Indeed, the decision itself is hardly final. The NLRB has indicated that it would appeal the decision (likely directly to the U.S. Supreme Court) and keep pursuing business as usual.
Thus, employers in Connecticut should pay little attention to the D.C. Circuit decision at this point. Yes, the Supreme Court may ultimately invalidate some of the NLRB’s decisions, but the vast majority of private employers have never needed to pay much attention to the NLRB in the first place.
But what of the NLRB’s supposed growing influence in employers that don’t have a union? Again, that too seems overblown.
Unions — even in Connecticut — are waning in influence and numbers. The latest statistics from the Bureau of Labor Statistics show that union membership in the state dropped a dramatic 16.8 percent in 2012.

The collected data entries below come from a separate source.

[src/sv/assert_macros.svh]
// Assertion macros shared by the job picker RTL.
`ifndef ASSERT_MACROS_SVH
`define ASSERT_MACROS_SVH

// Same-cycle implication, checked outside reset.
`define DJP_ASSERT_SAME(lbl, ante, cons) \
  lbl: assert property (@(posedge clk) disable iff (!rst_n) (ante) |-> (cons)) \
    else $error("djp: same-cycle check failed");

// Next-cycle implication, checked outside reset.
`define DJP_ASSERT_NEXT(lbl, ante, cons) \
  lbl: assert property (@(posedge clk) disable iff (!rst_n) (ante) |=> (cons)) \
    else $error("djp: next-cycle check failed");

`endif

[src/sv/djp_pkg.sv]
// Types and constants of the dependency-aware job picker.
package djp_pkg;

  localparam int MODE_W   = 3;
  localparam int THREAD_W = 3;
  localparam int JOB_W    = 4;
  localparam int SLOT_W   = 4;
  localparam int MASK_W   = 16;
  localparam int LEN_W    = 5;
  localparam int JIU_W    = 5;
  localparam int CFG_W    = 32;
  localparam int PADDR_W  = 3;

  localparam logic [MODE_W-1:0] MODE_LOAD = 3'd0;
  localparam logic [MODE_W-1:0] MODE_SLOT = 3'd1;
  localparam logic [MODE_W-1:0] MODE_LEN  = 3'd2;
  localparam logic [MODE_W-1:0] MODE_DONE = 3'd3;
  localparam logic [MODE_W-1:0] MODE_REQ  = 3'd4;

  localparam logic [JIU_W-1:0] JIU_RESET = 5'd16;
  localparam logic             REG_JIU   = 1'b0;

  typedef struct packed {
    logic [MODE_W-1:0]   mode;
    logic [THREAD_W-1:0] thread;
    logic [JOB_W-1:0]    job;
    logic [SLOT_W-1:0]   slot;
    logic [MASK_W-1:0]   prereq_mask;
    logic [LEN_W-1:0]    list_length;
  } in_t;

  typedef struct packed {
    logic             found;
    logic [JOB_W-1:0] next_job;
    logic             has_pending;
  } out_t;

endpackage
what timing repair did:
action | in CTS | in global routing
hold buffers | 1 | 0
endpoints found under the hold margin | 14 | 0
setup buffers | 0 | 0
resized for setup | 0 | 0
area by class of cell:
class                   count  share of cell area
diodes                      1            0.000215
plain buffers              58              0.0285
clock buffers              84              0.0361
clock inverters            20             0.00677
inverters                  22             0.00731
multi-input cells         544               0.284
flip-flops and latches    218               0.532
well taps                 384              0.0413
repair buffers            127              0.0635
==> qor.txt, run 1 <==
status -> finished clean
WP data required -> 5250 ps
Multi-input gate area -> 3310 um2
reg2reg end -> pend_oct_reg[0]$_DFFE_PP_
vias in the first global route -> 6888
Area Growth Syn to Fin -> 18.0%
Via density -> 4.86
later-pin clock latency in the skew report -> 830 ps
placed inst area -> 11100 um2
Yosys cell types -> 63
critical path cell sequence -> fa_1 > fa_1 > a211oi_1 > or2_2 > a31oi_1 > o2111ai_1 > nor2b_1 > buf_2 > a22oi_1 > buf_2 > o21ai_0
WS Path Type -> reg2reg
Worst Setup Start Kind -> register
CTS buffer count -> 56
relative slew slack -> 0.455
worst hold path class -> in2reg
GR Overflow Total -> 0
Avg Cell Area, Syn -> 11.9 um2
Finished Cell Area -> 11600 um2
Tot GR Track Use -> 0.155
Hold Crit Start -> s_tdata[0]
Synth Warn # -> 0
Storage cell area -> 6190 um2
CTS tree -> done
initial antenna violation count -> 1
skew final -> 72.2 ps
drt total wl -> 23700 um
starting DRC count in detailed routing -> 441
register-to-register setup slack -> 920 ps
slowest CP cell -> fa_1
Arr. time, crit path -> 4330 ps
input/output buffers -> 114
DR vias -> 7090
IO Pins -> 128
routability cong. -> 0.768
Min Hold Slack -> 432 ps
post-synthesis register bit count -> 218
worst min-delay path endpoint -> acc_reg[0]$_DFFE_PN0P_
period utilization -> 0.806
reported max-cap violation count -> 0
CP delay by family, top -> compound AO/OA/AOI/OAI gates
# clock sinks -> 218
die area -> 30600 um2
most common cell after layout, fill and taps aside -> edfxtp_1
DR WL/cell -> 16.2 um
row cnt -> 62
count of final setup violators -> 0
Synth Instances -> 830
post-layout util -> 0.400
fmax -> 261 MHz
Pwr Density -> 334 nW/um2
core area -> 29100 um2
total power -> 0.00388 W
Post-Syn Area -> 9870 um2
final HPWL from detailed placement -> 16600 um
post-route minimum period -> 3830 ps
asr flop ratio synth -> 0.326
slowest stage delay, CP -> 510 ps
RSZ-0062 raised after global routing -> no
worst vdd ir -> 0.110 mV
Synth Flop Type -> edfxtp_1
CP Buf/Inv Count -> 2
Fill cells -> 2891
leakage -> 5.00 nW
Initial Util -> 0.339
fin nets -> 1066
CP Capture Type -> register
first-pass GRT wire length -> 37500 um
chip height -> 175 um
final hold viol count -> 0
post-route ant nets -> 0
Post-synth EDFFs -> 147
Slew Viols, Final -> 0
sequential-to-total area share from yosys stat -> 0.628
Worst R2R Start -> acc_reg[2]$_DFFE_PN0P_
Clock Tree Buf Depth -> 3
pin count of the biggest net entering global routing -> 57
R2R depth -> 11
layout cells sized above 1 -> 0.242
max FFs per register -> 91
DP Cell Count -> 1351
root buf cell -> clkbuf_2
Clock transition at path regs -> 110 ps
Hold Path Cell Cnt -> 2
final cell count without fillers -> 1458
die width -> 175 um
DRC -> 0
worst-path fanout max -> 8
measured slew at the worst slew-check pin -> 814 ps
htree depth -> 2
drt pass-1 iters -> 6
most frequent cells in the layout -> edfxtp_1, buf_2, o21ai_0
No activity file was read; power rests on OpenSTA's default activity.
[src/hdl/two_pool_id_allocator.sv]
`timescale 1ns / 1ps

// Handle allocator with delayed ID reuse.
// Request channel: a transaction is taken at a rising edge where start is high
// and busy is low. busy never rises, so one request is taken every cycle.
// Each request (create with a generated ID, create with a given ID, remove,
// lookup) produces exactly one result, shown on o_status, o_result_id and
// o_found_length for one cycle while o_valid is high. That cycle begins at the
// edge after the request was taken. The request is registered, then all
// bitmap lookups, the lowest-free-ID search in both pools and the byte budget
// update settle combinationally and land in the result register, so
// throughput is one request per cycle. The payload length memory is read at
// the edge that takes the request, with forwarding from the request that
// completes at that same edge.
// Configuration: APB-style register port, four 32-bit registers at byte
// addresses 0, 4, 8 and 12 (ID limit, generate mode, budget enable, budget
// limit); write only while no request is in flight.
// Reset (synchronous, active low) empties every handle, fills pool zero,
// empties pool one, clears byte usage and restores the register defaults.
// Stored lengths are not cleared; they are written before any read.
module two_pool_id_allocator #(
    parameter int NUM_IDS         = 64,
    parameter int LENGTH_WIDTH    = 16,
    parameter int HANDLE_OVERHEAD = 32
) (
    input  logic                             i_clk,
    input  logic                             i_rst_n,
    // Request channel
    input  logic                             start,
    output logic                             busy,
    input  logic [1:0]                       i_action,
    input  logic [tpa_pkg::ID_W-1:0]         i_item_id,
    input  logic [tpa_pkg::LEN_PORT_W-1:0]   i_payload_length,
    // Result channel
    output logic                             o_valid,
    output logic [2:0]                       o_status,
    output logic [tpa_pkg::ID_W-1:0]         o_result_id,
    output logic [tpa_pkg::LEN_PORT_W-1:0]   o_found_length,
    // Register port
    input  logic                             psel,
    input  logic                             penable,
    input  logic                             pwrite,
    input  logic [3:0]                       paddr,
    input  logic [31:0]                      pwdata,
    output logic [31:0]                      prdata,
    output logic                             pready
);

    localparam int ID_W    = tpa_pkg::ID_W;
    localparam int BYTES_W = tpa_pkg::BYTES_W;
    localparam int IW      = $clog2(NUM_IDS);
    // Stored length width: the port carries at most LEN_PORT_W bits.
    localparam int LW      = (LENGTH_WIDTH < tpa_pkg::LEN_PORT_W) ?
                             LENGTH_WIDTH : tpa_pkg::LEN_PORT_W;
    // Largest ID that fits both the ID field and the storage.
    localparam int ID_CAP_INT = (NUM_IDS < (2**ID_W - 1)) ? NUM_IDS : (2**ID_W - 1);
    localparam logic [ID_W-1:0]    ID_CAP   = ID_W'(ID_CAP_INT);
    localparam logic [BYTES_W:0]   OVERHEAD = (BYTES_W+1)'(HANDLE_OVERHEAD);

    // Map an ID (1-based) to its storage index.
    function automatic logic [IW-1:0] idx_of(input logic [ID_W-1:0] id);
        logic [ID_W-1:0]    m;
        logic [IW+ID_W-1:0] w;
        m = id - ID_W'(1);
        w = {{IW{1'b0}}, m};
        return w[IW-1:0];
    endfunction

    // Map a storage index back to its ID.
    function automatic logic [ID_W-1:0] id_of(input logic [IW-1:0] idx);
        logic [IW+ID_W-1:0] w;
        w = {{ID_W{1'b0}}, idx};
        return w[ID_W-1:0] + ID_W'(1);
    endfunction

    // Bitmap of storage indexes whose ID lies within the given limit.
    function automatic logic [NUM_IDS-1:0] limit_mask(input logic [ID_W-1:0] lim);
        logic [NUM_IDS-1:0] m;
        m = '0;
        for (int k = 0; k < NUM_IDS; k++) begin
            m[k] = (k < int'(lim));
        end
        return m;
    endfunction

    // Configuration registers
    logic [ID_W-1:0]    r_id_limit;
    logic               r_gen_mode;
    logic               r_budget_enable;
    logic [BYTES_W-1:0] r_budget_limit;
    logic [NUM_IDS-1:0] r_limit_mask;
    logic               w_cfg_write;
    tpa_pkg::t_reg_index w_cfg_index;

    // Request register
    logic                r_req_valid;
    tpa_pkg::t_action    r_req_action;
    logic [ID_W-1:0]     r_req_id;
    logic [LW-1:0]       r_req_len;
    logic [LW-1:0]       r_rd_len;
    logic                w_accept;
    logic [IW-1:0]       w_acc_idx;

    // Allocator state
    logic [NUM_IDS-1:0]  r_in_use, n_in_use;
    logic [NUM_IDS-1:0]  r_pool0, n_pool0;
    logic [NUM_IDS-1:0]  r_pool1, n_pool1;
    logic                r_active, n_active;
    logic [BYTES_W-1:0]  r_bytes, n_bytes;
    logic [LW-1:0]       r_len_mem [NUM_IDS];

    // Result register
    logic                r_valid;
    tpa_pkg::t_status    r_status, n_status;
    logic [ID_W-1:0]     r_rid, n_rid;
    logic [LW-1:0]       r_flen, n_flen;

    // Processing signals
    logic [IW-1:0]       w_sel_idx;
    logic [ID_W-1:0]     w_eff_limit;
    logic                w_in_range;
    logic                w_mode_bad;
    logic                w_over_budget;
    logic [NUM_IDS-1:0]  w_act_free, w_oth_free;
    logic                w_act_found, w_oth_found;
    logic [IW-1:0]       w_act_idx, w_oth_idx;
    logic                w_do_create;
    logic                w_we;
    logic [IW-1:0]       w_idx;
    logic [BYTES_W:0]    w_sum;
    logic [BYTES_W:0]    w_sub;

    // Register port: writes on the access phase, reads decode the word address.
    assign pready      = 1'b1;
    assign w_cfg_write = psel && penable && pwrite;
    assign w_cfg_index = tpa_pkg::t_reg_index'(paddr[3:2]);

    always_comb begin
        case (w_cfg_index)
            tpa_pkg::REG_ID_LIMIT:      prdata = {{(32-ID_W){1'b0}}, r_id_limit};
            tpa_pkg::REG_GENERATE_MODE: prdata = {31'd0, r_gen_mode};
            tpa_pkg::REG_BUDGET_ENABLE: prdata = {31'd0, r_budget_enable};
            tpa_pkg::REG_BUDGET_LIMIT:  prdata = r_budget_limit;
            default:                    prdata = '0;
        endcase
    end

    always_ff @(posedge i_clk) begin
        if (!i_rst_n) begin
            r_id_limit      <= tpa_pkg::ID_LIMIT_RESET;
            r_gen_mode      <= tpa_pkg::GENERATE_MODE_RESET;
            r_budget_enable <= tpa_pkg::BUDGET_ENABLE_RESET;
            r_budget_limit  <= tpa_pkg::BUDGET_LIMIT_RESET;
            r_limit_mask    <= limit_mask(tpa_pkg::ID_LIMIT_RESET);
        end else if (w_cfg_write) begin
            case (w_cfg_index)
                tpa_pkg::REG_ID_LIMIT: begin
                    r_id_limit   <= pwdata[ID_W-1:0];
                    r_limit_mask <= limit_mask(pwdata[ID_W-1:0]);
                end
                tpa_pkg::REG_GENERATE_MODE: r_gen_mode      <= pwdata[0];
                tpa_pkg::REG_BUDGET_ENABLE: r_budget_enable <= pwdata[0];
                tpa_pkg::REG_BUDGET_LIMIT:  r_budget_limit  <= pwdata;
                default: ;
            endcase
        end
    end

    // Request intake: every cycle can take a transaction.
    assign busy      = 1'b0;
    assign w_accept  = start && !busy;
    assign w_acc_idx = idx_of(i_item_id);

    always_ff @(posedge i_clk) begin
        if (!i_rst_n) begin
            r_req_valid <= 1'b0;
        end else begin
            r_req_valid <= w_accept;
        end
    end

    always_ff @(posedge i_clk) begin
        if (w_accept) begin
            r_req_action <= tpa_pkg::t_action'(i_action);
            r_req_id     <= i_item_id;
            r_req_len    <= i_payload_length[LW-1:0];
        end
    end

    // Length memory: one write port from processing, one registered read at
    // intake, forwarded when the completing request writes the same entry.
    always_ff @(posedge i_clk) begin
        if (w_we) begin
            r_len_mem[w_idx] <= r_req_len;
        end
        if (w_accept) begin
            if (w_we && (w_idx == w_acc_idx)) begin
                r_rd_len <= r_req_len;
            end else begin
                r_rd_len <= r_len_mem[w_acc_idx];
            end
        end
    end

    // Index, range, mode and budget checks used by the request kinds.
    assign w_sel_idx     = idx_of(r_req_id);
    assign w_eff_limit   = (r_id_limit > ID_CAP) ? ID_CAP : r_id_limit;
    assign w_in_range    = (r_req_id != '0) && (r_req_id <= w_eff_limit);
    assign w_mode_bad    = (r_req_action == tpa_pkg::ACT_CREATE_GEN) ? !r_gen_mode :
                           (r_gen_mode || !w_in_range);
    assign w_over_budget = r_budget_enable && (r_bytes >= r_budget_limit);

    // Usable free IDs in the active and the other pool.
    assign w_act_free = (r_active ? r_pool1 : r_pool0) & ~r_in_use & r_limit_mask;
    assign w_oth_free = (r_active ? r_pool0 : r_pool1) & ~r_in_use & r_limit_mask;

    tpa_lowest_free #(
        .WIDTH (NUM_IDS)
    ) u_act_lowest (
        .i_vec   (w_act_free),
        .o_found (w_act_found),
        .o_index (w_act_idx)
    );

    tpa_lowest_free #(
        .WIDTH (NUM_IDS)
    ) u_oth_lowest (
        .i_vec   (w_oth_free),
        .o_found (w_oth_found),
        .o_index (w_oth_idx)
    );

    // Byte usage arithmetic: saturating add on create, floored subtract on remove.
    assign w_sum = {1'b0, r_bytes} + (BYTES_W+1)'(r_req_len) + OVERHEAD;
    assign w_sub = (BYTES_W+1)'(r_rd_len) + OVERHEAD;

    // Single-pass request processing and state update.
    always_comb begin
        n_status    = tpa_pkg::ST_OK;
        n_rid       = '0;
        n_flen      = '0;
        n_in_use    = r_in_use;
        n_pool0     = r_pool0;
        n_pool1     = r_pool1;
        n_active    = r_active;
        n_bytes     = r_bytes;
        w_do_create = 1'b0;
        w_idx       = w_sel_idx;
        if (r_req_valid) begin
            case (r_req_action)
                tpa_pkg::ACT_CREATE_GEN,
                tpa_pkg::ACT_CREATE_ID: begin
                    if (w_mode_bad) begin
                        n_status = tpa_pkg::ST_ILLEGAL;
                    end else if (w_over_budget) begin
                        n_status = tpa_pkg::ST_NO_BUDGET;
                    end else if (r_req_action == tpa_pkg::ACT_CREATE_GEN) begin
                        if (w_act_found) begin
                            w_idx       = w_act_idx;
                            w_do_create = 1'b1;
                            if (r_active) begin
                                n_pool1[w_act_idx] = 1'b0;
                            end else begin
                                n_pool0[w_act_idx] = 1'b0;
                            end
                        end else begin
                            // Active pool is dry: swap, and stay swapped even if busy.
                            n_active = ~r_active;
                            if (w_oth_found) begin
                                w_idx       = w_oth_idx;
                                w_do_create = 1'b1;
                                if (r_active) begin
                                    n_pool0[w_oth_idx] = 1'b0;
                                end else begin
                                    n_pool1[w_oth_idx] = 1'b0;
                                end
                            end else begin
                                n_status = tpa_pkg::ST_BUSY;
                            end
                        end
                    end else if (r_in_use[w_sel_idx]) begin
                        n_status = tpa_pkg::ST_BUSY;
                    end else begin
                        w_do_create = 1'b1;
                    end
                end
                tpa_pkg::ACT_REMOVE,
                tpa_pkg::ACT_LOOKUP: begin
                    if (!w_in_range) begin
                        n_status = tpa_pkg::ST_ILLEGAL;
                    end else if (!r_in_use[w_sel_idx]) begin
                        n_status = tpa_pkg::ST_NOT_FOUND;
                    end else if (r_req_action == tpa_pkg::ACT_LOOKUP) begin
                        n_rid  = r_req_id;
                        n_flen = r_rd_len;
                    end else begin
                        n_rid                = r_req_id;
                        n_in_use[w_sel_idx]  = 1'b0;
                        // In generate mode, freed IDs go to the inactive pool for delayed reuse.
                        if (r_gen_mode) begin
                            if (r_active) begin
                                n_pool0[w_sel_idx] = 1'b1;
                            end else begin
                                n_pool1[w_sel_idx] = 1'b1;
                            end
                        end
                        n_bytes = ({1'b0, r_bytes} > w_sub) ?
                                  BYTES_W'({1'b0, r_bytes} - w_sub) : '0;
                    end
                end
                default: ;
            endcase
            if (w_do_create) begin
                n_in_use[w_idx] = 1'b1;
                n_rid           = id_of(w_idx);
                n_bytes         = w_sum[BYTES_W] ? {BYTES_W{1'b1}} : w_sum[BYTES_W-1:0];
            end
        end
    end

    assign w_we = w_do_create;

    // State and result registers.
    always_ff @(posedge i_clk) begin
        if (!i_rst_n) begin
            r_in_use <= '0;
            r_pool0  <= '1;
            r_pool1  <= '0;
            r_active <= 1'b0;
            r_bytes  <= '0;
            r_valid  <= 1'b0;
        end else begin
            r_in_use <= n_in_use;
            r_pool0  <= n_pool0;
            r_pool1  <= n_pool1;
            r_active <= n_active;
            r_bytes  <= n_bytes;
            r_valid  <= r_req_valid;
        end
    end

    always_ff @(posedge i_clk) begin
        if (r_req_valid) begin
            r_status <= n_status;
            r_rid    <= n_rid;
            r_flen   <= n_flen;
        end
    end

    assign o_valid        = r_valid;
    assign o_status       = r_status;
    assign o_result_id    = r_rid;
    assign o_found_length = tpa_pkg::LEN_PORT_W'(r_flen);

`ifndef ASSERT_OFF
    // Every transaction taken yields a result strobe once it has passed the request and result registers.
    a_result_latency: assert property (@(posedge i_clk) disable iff (!i_rst_n)
        (start && !busy) |-> ##2 o_valid)
        else $error("result strobe missing two cycles after a request");

    // A failed request reports neither an ID nor a length.
    a_fail_clean: assert property (@(posedge i_clk) disable iff (!i_rst_n)
        (o_valid && (o_status != tpa_pkg::ST_OK)) |->
        ((o_result_id == '0) && (o_found_length == '0)))
        else $error("failed request carries an ID or length");

    // A successful create never lowers byte usage.
    a_create_usage: assert property (@(posedge i_clk) disable iff (!i_rst_n)
        (r_req_valid && (n_status == tpa_pkg::ST_OK) &&
         ((r_req_action == tpa_pkg::ACT_CREATE_GEN) ||
          (r_req_action == tpa_pkg::ACT_CREATE_ID)))
        |=> (r_bytes >= $past(r_bytes)))
        else $error("byte usage dropped on a create");

    // Only a generated create may swap the active pool.
    a_pool_swap: assert property (@(posedge i_clk) disable iff (!i_rst_n)
        (!r_req_valid || (r_req_action != tpa_pkg::ACT_CREATE_GEN)) |=> $stable(r_active))
        else $error("active pool changed without a generated create");

    // A successful create marks an ID that was free beforehand.
    a_create_fresh: assert property (@(posedge i_clk) disable iff (!i_rst_n)
        (r_req_valid && w_do_create) |-> !r_in_use[w_idx])
        else $error("create picked an ID already in use");
`endif

endmodule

The reasons for the decline are still being debated, but the numbers demonstrate that unions are losing their grip in the state.
Ultimately, unions and the NLRB are going through a time of transition. What will be the role for unions over the next decade? Will debated changes to election rules stop the declining membership rolls of unions? How will the economy shape the role of unions going forward? Will right-to-work rules (adopted in a growing number of states) ever make their way to Connecticut?
All of these questions are more important, in my view, than the D.C. Circuit court’s opinion. Unions are down and their influence is waning, but the future of unions lies not with one agency, but with how unions adapt to the challenges they currently face.
And that story is still being written.